Welcome to Text-to-SQL LLM App – a revolutionary web application that transforms plain English questions into SQL queries, leveraging the power of Google’s Gemini model. Forget the days of manually writing SQL queries; simply ask questions, and let the AI do the work!
This project is the perfect example of how Generative AI can seamlessly integrate with databases, enabling anyone to interact with data without needing to know SQL. Whether you’re a beginner or a seasoned developer, this app makes querying databases as simple as asking a question.
1.Launch the app by running streamlit run app.py in the terminal and open it in your browser.
2.Ask a question in natural language, like “How many students are in Data Science class?”.
3.Show the generated SQL query and the response fetched from the database directly on the app interface.
• Ask Anything, Get SQL: Ask natural language questions like “How many students are in the Data Science class?” and get SQL queries instantly.
• AI-Powered: Powered by Google Gemini, a cutting-edge Generative AI model that understands your questions and generates SQL queries.
• User-Friendly Interface: Built with Streamlit, offering an intuitive and clean interface for smooth interaction.
• SQLite Backend: All data is stored in an SQLite database, ensuring fast, reliable query results.
• Adaptable to Any Database: Customize the database schema for any use case and seamlessly interact with it via plain English.
• Frontend: Built with Streamlit for an interactive web interface.
• Backend: Python with SQLite to handle database operations.
• Generative AI: Powered by Google Gemini for intelligent query generation.
• Environment Management: Manage dependencies with virtualenv and pip.
• Version Control: Managed with Git and hosted on GitHub.
Ready to bring the magic to your local machine? Here’s how you can set up the project in no time:
1. Clone the repository:
git clone https://github.com/mohanganesh3/Text_To_SQL_LLM_App.git
cd Text_To_SQL_LLM_App
2. Set up your virtual environment:
python3 -m venv venv
source venv/bin/activate # On Windows use 'venv\Scripts\activate'
3. Install the dependencies:
pip install -r requirements.txt
4. Set up the environment variables:
Create a .env file in the root directory and add your Google API Key:
GOOGLE_API_KEY=your_google_api_key_here
5. Run the app:
streamlit run app.py
Boom! The app is live and ready for you to interact with.

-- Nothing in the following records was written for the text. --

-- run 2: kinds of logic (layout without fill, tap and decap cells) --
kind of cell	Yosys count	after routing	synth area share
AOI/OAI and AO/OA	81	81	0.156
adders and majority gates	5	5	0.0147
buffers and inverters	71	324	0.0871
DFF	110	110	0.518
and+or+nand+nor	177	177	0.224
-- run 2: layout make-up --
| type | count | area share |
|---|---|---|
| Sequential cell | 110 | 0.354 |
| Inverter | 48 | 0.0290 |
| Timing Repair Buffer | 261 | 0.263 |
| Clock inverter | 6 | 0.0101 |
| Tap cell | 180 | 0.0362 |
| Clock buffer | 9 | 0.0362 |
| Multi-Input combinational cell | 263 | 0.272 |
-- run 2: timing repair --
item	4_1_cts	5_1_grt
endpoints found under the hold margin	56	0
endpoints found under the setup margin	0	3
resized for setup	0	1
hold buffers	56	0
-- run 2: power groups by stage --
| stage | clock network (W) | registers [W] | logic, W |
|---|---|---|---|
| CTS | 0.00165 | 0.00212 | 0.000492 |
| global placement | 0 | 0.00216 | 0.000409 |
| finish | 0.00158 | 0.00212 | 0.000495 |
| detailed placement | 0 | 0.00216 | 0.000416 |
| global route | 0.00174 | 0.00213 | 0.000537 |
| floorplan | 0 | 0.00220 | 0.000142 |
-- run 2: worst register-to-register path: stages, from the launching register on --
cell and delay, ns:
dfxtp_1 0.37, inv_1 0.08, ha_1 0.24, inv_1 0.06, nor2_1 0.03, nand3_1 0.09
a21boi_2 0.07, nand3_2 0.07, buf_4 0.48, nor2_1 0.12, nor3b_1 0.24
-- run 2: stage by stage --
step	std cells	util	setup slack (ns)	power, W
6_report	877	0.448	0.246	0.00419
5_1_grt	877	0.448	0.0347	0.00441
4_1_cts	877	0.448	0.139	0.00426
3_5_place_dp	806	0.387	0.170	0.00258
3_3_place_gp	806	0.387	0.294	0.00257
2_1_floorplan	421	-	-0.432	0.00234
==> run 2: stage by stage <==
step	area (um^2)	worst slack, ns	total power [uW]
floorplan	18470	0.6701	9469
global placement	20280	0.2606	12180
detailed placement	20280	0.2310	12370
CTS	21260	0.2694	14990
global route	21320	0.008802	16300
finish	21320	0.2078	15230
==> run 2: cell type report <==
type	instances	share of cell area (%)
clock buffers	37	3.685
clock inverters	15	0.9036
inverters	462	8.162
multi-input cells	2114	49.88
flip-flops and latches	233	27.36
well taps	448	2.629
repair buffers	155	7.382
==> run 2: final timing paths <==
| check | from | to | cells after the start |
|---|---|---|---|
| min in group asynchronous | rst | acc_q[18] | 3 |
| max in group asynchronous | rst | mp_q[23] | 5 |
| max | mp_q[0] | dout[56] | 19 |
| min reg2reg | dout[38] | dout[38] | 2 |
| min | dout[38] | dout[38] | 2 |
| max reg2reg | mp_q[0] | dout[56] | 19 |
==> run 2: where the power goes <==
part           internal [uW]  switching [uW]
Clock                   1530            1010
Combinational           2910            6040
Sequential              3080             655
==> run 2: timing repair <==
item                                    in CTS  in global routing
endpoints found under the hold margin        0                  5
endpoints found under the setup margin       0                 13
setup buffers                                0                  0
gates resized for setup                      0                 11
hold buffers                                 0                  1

1. Natural Language Processing (NLP): You type in any SQL-related question, and the app uses Google Gemini to understand the intent.
2. SQL Query Generation: Based on your question, the app generates an appropriate SQL query, such as SELECT, INSERT, UPDATE, etc.
3. Database Interaction: The query is executed on an SQLite database, and the results are displayed back to you instantly.
For example, you could ask:
• “How many students are in the Data Science class?” – The app will generate SELECT COUNT(*) FROM STUDENT WHERE CLASS='Data Science';
• “List all students in section A” – The app will generate SELECT * FROM STUDENT WHERE SECTION='A';
Here are a few things you can do with this app:
• Database Exploration: Ask questions about the contents of the database, like “Who scored more than 80 marks?” or “What is the average marks of students in Data Science?”
• Data Insertion: Ask the app to add new records, like “Insert a student named John into the Data Science class with 75 marks.”
• Data Analysis: Ask more complex questions, such as “Which class has the highest average marks?”
Here’s how the project is organized:
Text_To_SQL_LLM_App/
│
├── app.py # Main Streamlit app file
├── requirements.txt # Project dependencies
├── .env # Environment variables (e.g., Google API key)
├── README.md # Project documentation
└── database/
└── student.db # SQLite database file with sample data
We’d love for you to contribute to this project! Whether it’s a bug fix, feature request, or documentation improvement, your help is always welcome.
To contribute:
1. Fork the repository.
2. Create a new branch (git checkout -b feature-name).
3. Make your changes.
4. Commit your changes (git commit -m 'Add new feature').
5. Push your branch (git push origin feature-name).
6. Open a Pull Request.
This project is a great showcase of how Generative AI can simplify database interactions. Whether you’re a beginner exploring AI, a developer looking to integrate AI into your workflow, or an interviewer looking for innovative solutions, this app demonstrates the potential of AI-powered query generation in real-world applications.
So, go ahead, ask your question, and let the app handle the SQL for you!